**DESCRIPTION OF THE TASK**
Please output exactly the part of the records below that opens with the line containing "Hold Path Class" and closes with the line containing "DP Cell Count", both lines included, and nothing else.

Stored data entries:
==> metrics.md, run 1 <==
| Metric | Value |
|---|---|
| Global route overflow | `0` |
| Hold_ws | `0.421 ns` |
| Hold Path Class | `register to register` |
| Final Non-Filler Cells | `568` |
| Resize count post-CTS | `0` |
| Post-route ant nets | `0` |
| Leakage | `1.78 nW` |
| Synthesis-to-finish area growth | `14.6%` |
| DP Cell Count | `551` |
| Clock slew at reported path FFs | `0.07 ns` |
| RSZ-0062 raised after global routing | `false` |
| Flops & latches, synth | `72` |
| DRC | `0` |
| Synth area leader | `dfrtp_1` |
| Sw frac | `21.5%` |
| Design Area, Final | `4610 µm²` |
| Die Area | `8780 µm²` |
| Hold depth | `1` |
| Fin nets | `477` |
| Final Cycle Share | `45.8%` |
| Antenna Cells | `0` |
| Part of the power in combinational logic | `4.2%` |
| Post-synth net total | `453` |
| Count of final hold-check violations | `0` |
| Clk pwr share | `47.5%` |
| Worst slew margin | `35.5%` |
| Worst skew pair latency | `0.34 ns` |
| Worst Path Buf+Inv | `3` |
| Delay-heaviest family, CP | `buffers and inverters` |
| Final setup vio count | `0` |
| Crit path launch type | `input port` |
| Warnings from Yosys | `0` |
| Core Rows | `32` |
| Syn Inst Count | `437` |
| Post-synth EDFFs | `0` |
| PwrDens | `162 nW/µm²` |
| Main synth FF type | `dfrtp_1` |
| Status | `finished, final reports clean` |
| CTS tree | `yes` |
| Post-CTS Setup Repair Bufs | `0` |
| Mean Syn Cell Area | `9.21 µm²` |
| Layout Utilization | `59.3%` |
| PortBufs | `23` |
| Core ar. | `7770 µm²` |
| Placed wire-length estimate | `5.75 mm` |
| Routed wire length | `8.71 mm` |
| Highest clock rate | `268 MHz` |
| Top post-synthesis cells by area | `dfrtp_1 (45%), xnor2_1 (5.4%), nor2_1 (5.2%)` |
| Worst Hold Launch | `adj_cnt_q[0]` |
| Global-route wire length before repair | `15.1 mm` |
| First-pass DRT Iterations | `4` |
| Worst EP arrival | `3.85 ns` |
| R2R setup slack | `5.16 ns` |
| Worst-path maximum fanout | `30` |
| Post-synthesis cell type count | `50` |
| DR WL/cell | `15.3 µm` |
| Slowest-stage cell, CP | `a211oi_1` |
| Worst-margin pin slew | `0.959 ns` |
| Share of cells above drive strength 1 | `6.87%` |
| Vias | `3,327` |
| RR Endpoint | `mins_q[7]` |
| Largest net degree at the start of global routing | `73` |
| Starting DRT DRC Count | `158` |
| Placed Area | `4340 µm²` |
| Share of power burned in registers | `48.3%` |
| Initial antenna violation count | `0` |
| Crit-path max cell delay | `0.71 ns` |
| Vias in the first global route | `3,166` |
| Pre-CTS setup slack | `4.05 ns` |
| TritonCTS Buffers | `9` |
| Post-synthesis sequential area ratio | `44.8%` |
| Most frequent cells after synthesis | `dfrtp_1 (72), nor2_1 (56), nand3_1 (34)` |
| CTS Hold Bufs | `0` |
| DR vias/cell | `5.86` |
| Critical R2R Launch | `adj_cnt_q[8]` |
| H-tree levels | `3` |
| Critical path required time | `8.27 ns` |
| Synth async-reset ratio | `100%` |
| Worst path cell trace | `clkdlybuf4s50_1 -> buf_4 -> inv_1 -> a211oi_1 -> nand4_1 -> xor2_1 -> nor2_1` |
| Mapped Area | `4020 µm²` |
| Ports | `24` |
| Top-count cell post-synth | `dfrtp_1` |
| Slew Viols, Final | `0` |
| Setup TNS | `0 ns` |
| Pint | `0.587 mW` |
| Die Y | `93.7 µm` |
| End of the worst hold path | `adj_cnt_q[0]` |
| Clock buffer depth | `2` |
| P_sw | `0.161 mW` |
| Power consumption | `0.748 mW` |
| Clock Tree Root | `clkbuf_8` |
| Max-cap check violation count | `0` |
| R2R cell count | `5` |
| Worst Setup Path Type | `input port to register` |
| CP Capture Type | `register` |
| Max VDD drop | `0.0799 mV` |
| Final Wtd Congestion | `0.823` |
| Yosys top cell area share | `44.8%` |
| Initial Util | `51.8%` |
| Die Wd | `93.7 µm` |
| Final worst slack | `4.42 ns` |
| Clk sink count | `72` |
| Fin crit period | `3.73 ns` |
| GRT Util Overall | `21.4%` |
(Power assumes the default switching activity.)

* * *

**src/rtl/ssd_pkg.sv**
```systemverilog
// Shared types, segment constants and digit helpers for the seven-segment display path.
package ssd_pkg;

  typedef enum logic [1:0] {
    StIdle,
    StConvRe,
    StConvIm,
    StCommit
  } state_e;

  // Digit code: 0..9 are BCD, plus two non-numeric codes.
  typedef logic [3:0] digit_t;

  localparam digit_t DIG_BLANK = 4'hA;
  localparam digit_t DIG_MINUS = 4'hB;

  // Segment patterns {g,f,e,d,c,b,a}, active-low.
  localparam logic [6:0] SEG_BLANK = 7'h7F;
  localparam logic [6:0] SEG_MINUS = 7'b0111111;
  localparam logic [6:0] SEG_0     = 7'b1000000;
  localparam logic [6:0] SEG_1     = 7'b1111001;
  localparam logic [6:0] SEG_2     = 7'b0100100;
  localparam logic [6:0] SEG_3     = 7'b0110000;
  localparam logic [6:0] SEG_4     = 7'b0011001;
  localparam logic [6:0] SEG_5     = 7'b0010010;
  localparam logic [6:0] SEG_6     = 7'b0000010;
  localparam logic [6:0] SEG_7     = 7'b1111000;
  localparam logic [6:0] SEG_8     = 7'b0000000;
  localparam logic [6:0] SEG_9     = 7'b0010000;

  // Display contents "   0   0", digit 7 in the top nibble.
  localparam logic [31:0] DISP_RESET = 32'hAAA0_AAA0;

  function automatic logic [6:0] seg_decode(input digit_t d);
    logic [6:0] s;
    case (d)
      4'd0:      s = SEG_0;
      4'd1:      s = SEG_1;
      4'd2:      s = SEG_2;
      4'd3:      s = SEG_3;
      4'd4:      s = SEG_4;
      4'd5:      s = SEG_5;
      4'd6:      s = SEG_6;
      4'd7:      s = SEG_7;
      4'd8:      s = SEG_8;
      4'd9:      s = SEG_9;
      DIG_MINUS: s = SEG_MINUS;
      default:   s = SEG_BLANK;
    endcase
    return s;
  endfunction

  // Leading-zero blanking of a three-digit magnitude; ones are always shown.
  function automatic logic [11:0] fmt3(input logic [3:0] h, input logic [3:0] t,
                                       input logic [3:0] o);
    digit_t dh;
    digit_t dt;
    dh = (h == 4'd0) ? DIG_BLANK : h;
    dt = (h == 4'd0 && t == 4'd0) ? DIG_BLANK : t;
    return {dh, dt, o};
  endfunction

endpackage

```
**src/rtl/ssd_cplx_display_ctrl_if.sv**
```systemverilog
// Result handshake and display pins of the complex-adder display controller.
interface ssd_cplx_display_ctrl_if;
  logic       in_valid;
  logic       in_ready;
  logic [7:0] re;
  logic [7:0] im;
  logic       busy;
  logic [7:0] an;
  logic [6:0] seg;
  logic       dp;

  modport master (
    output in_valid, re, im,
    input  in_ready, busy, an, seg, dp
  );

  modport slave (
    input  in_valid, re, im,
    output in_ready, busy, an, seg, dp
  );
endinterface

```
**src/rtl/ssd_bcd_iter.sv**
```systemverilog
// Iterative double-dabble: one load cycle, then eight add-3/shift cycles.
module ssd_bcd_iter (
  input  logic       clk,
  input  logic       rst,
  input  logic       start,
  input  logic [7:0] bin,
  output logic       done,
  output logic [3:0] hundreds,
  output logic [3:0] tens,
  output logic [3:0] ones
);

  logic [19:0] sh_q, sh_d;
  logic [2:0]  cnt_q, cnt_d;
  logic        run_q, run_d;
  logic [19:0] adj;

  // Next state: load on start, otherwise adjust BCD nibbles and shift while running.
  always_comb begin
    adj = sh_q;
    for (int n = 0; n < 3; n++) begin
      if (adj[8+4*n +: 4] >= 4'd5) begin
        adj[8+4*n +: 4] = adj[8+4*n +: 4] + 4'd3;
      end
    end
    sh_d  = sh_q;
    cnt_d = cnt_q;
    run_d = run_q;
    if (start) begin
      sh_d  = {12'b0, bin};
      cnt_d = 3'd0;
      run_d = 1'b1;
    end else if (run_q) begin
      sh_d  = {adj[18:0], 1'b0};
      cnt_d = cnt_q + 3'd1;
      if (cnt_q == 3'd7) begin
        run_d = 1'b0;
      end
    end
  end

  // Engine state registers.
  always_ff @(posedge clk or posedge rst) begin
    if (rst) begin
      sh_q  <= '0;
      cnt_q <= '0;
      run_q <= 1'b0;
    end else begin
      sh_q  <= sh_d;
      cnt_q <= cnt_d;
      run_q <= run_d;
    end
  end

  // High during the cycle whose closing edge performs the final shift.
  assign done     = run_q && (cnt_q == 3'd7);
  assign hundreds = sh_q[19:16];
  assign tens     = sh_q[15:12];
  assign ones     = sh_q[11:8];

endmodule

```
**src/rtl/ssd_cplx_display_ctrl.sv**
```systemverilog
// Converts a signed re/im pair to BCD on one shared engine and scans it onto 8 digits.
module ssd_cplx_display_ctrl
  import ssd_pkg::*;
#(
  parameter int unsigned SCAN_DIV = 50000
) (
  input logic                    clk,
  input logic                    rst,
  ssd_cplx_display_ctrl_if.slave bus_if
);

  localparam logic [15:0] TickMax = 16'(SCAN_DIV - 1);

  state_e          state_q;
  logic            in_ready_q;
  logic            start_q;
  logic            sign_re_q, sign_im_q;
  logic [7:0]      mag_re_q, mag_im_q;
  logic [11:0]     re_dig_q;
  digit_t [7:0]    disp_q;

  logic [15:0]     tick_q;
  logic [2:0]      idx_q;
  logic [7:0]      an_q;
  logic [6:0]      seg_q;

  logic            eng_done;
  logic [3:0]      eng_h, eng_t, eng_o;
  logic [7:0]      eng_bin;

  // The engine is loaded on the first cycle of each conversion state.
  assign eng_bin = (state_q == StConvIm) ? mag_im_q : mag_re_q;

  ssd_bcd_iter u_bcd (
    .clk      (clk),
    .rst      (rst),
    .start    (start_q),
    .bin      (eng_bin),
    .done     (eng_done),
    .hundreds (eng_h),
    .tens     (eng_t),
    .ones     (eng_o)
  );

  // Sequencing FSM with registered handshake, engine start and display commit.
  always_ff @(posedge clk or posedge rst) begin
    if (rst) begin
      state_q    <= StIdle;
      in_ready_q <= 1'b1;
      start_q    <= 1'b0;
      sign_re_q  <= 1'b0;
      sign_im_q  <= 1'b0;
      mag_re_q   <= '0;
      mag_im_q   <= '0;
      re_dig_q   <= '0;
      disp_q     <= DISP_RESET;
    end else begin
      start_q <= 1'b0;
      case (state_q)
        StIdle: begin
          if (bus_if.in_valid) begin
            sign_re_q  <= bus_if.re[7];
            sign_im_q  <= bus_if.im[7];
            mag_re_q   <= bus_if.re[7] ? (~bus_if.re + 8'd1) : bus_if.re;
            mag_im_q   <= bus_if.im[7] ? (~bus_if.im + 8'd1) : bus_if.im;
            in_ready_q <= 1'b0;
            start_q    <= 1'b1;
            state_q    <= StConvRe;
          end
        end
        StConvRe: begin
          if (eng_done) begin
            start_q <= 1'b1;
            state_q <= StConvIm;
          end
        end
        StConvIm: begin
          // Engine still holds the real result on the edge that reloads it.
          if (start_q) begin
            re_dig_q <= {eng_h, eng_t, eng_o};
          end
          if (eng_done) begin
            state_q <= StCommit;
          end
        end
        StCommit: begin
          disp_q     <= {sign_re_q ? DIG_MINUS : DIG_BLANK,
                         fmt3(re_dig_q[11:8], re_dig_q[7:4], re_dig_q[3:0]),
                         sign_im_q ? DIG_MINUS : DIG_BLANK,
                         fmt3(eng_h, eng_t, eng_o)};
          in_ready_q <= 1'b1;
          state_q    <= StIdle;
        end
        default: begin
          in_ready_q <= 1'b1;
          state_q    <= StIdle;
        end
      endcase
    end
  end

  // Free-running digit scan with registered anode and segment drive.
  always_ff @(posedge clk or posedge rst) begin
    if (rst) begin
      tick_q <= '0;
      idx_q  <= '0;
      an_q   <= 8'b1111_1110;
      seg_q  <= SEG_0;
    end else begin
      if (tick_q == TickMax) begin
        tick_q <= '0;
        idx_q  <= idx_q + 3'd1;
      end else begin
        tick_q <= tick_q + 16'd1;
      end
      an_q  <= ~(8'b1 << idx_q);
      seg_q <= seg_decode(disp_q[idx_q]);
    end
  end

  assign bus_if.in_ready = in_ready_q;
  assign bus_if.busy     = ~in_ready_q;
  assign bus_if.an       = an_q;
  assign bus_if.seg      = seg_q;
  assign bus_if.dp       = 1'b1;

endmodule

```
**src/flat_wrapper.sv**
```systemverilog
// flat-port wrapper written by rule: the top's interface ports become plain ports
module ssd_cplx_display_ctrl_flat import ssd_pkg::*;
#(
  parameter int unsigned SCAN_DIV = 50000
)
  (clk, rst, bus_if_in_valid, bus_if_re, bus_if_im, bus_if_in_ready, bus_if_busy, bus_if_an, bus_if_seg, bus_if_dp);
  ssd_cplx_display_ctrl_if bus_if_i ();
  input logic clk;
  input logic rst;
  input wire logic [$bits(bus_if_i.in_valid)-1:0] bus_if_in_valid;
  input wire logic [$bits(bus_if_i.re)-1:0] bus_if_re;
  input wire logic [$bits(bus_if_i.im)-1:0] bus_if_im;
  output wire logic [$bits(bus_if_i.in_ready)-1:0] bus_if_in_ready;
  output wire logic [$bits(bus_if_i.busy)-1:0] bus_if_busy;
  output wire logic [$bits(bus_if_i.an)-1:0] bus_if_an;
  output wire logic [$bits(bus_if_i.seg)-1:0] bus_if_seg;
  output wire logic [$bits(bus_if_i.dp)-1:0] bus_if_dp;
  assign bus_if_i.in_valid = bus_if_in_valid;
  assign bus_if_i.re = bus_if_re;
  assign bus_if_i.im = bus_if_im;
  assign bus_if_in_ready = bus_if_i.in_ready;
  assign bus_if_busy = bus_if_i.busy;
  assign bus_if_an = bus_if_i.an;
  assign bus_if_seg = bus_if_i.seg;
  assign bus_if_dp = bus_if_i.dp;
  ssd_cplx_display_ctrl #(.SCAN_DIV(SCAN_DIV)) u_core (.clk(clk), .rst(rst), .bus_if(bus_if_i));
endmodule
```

**SOLVED EXERCISE**
| Hold Path Class | `register to register` |
| Final Non-Filler Cells | `568` |
| Resize count post-CTS | `0` |
| Post-route ant nets | `0` |
| Leakage | `1.78 nW` |
| Synthesis-to-finish area growth | `14.6%` |
| DP Cell Count | `551` |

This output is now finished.